Chicken with 40 Cloves of Garlic 🇫🇷

This classic French dish featuring lots of garlic is traditionally cooked with a whole chicken.  I use chicken thigh portions with their skin on and bones in which guarantees every bite to be flavourful and moist.  Team it up with the best quality garlic you can find - 40 gloves of it, but there is no peeling or chopping involved, thanks heavens.  Whole cloves go in to roast slowly with the chicken until their flesh becomes so soft that it starts to ooze out of the caramelised skin, infusing the meat with sweetness.  The aroma wafting from the oven as it cooks is amazing.

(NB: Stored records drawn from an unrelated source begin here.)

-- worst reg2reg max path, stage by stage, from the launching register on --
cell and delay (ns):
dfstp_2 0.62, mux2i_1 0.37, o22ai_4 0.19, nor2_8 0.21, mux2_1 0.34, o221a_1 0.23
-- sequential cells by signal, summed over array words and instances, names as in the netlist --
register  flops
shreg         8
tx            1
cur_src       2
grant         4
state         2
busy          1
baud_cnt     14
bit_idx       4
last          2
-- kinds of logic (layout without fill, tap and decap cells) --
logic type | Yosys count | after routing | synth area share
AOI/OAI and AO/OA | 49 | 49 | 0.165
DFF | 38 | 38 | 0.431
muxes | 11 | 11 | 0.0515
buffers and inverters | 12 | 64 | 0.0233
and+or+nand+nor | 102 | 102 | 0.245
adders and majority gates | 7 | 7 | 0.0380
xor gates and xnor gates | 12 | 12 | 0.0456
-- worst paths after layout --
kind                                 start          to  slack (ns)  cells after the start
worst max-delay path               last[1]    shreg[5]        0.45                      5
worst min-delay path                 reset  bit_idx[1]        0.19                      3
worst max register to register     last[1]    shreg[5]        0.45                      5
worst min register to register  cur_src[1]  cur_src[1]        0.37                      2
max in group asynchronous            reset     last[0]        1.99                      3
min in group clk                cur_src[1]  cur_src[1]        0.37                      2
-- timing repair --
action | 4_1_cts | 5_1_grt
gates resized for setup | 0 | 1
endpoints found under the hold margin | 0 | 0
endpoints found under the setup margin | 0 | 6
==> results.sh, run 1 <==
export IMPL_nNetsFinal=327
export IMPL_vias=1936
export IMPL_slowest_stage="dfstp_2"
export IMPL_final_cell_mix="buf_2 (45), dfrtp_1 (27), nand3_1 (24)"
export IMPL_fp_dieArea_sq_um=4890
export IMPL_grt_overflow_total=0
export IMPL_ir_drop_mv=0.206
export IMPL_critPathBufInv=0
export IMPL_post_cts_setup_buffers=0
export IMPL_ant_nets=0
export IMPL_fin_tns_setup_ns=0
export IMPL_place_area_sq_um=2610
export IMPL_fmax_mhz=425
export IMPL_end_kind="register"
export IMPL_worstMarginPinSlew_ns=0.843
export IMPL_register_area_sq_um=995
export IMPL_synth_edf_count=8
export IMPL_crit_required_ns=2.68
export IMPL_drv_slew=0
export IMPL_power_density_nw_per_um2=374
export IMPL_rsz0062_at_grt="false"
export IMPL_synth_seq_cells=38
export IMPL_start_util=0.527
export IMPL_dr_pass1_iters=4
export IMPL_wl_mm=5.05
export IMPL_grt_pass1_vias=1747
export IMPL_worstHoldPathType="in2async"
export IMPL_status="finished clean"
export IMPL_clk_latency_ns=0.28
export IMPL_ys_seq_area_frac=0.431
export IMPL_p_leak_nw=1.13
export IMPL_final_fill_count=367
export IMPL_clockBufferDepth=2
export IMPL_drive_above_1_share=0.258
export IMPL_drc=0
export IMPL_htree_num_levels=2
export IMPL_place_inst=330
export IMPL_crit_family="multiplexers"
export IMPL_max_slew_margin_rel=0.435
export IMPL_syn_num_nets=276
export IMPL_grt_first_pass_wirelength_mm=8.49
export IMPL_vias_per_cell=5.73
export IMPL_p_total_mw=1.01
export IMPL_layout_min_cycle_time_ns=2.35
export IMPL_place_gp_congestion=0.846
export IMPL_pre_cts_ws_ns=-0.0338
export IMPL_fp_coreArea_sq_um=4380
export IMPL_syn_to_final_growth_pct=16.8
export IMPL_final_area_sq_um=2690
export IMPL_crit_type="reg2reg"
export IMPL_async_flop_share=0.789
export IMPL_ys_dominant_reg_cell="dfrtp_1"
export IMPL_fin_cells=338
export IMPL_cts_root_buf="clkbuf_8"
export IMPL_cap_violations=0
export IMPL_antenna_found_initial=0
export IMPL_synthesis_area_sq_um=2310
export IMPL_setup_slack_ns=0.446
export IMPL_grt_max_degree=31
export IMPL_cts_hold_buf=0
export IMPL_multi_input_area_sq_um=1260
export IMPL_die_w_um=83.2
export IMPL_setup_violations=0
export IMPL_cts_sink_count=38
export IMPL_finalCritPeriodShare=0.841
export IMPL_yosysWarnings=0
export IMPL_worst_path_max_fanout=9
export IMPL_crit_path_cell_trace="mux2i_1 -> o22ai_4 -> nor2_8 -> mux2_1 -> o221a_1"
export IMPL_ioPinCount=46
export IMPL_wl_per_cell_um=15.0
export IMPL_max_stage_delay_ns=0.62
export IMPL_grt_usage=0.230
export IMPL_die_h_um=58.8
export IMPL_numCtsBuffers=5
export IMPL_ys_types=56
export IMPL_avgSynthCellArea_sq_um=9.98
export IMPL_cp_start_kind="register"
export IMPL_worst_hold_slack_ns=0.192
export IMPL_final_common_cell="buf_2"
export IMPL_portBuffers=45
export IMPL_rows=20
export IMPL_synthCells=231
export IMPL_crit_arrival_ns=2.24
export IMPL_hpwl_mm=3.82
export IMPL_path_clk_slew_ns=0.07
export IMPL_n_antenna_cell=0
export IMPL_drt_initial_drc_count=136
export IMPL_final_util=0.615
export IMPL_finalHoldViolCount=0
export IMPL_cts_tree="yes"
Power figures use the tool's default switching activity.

Note: Unhappy with the quality of imported garlic and the price of the local varieties, I grew my own in three large garden tubs last year with the most satisfying results. (See photo on the left.)  Homegrown is worths the effort!

Serves 4-6
INGREDIENTS
  • 3-4 heads good quality garlic
  • 2 tablespoons olive oil
  • 1.2kg / 2lb 10oz chicken thighs, bone-in and skin-on
  • 5-6 spring onions, chopped
  • 8-10 sprigs fresh thyme
  • ¼ cup white wine
  • 1 teaspoon sea salt
  • a sprinkle of freshly ground black pepper

METHOD
  1. Separate heads into 40 cloves of garlic.  Remove the papery excess but do not peel.
  2. Heat oil in a shallow casserole pan over medium high heat until hot.  Brown the chicken, skin-side down, in 2 batches until golden.  Flip to brown the other side.  Transfer to a plate.
  3. In the same pan, add spring onions and half of the thyme and sauté with the residual oil over medium heat for 1 minute.
  4. Place 20 cloves of garlic into the pan.  Transfer chicken and its juices back to the pan and arrange them, skin-side up, snugly against each other in one layer.  Place the remaining 20 cloves of garlic and thyme on top.
  5. Add wine and let it simmer for 1 minute.  Season with salt and pepper.
  6. Cover the pan with a lid and cook in a preheated 180°C/350°F oven for 1 to 1¼ hour until the chicken is tender and the garlic has softened up beautifully.
  7. Serve warm with mashed potatoes or sourdough bread to mop up the lovely sauce (and make sure each person has their fair share of garlic.)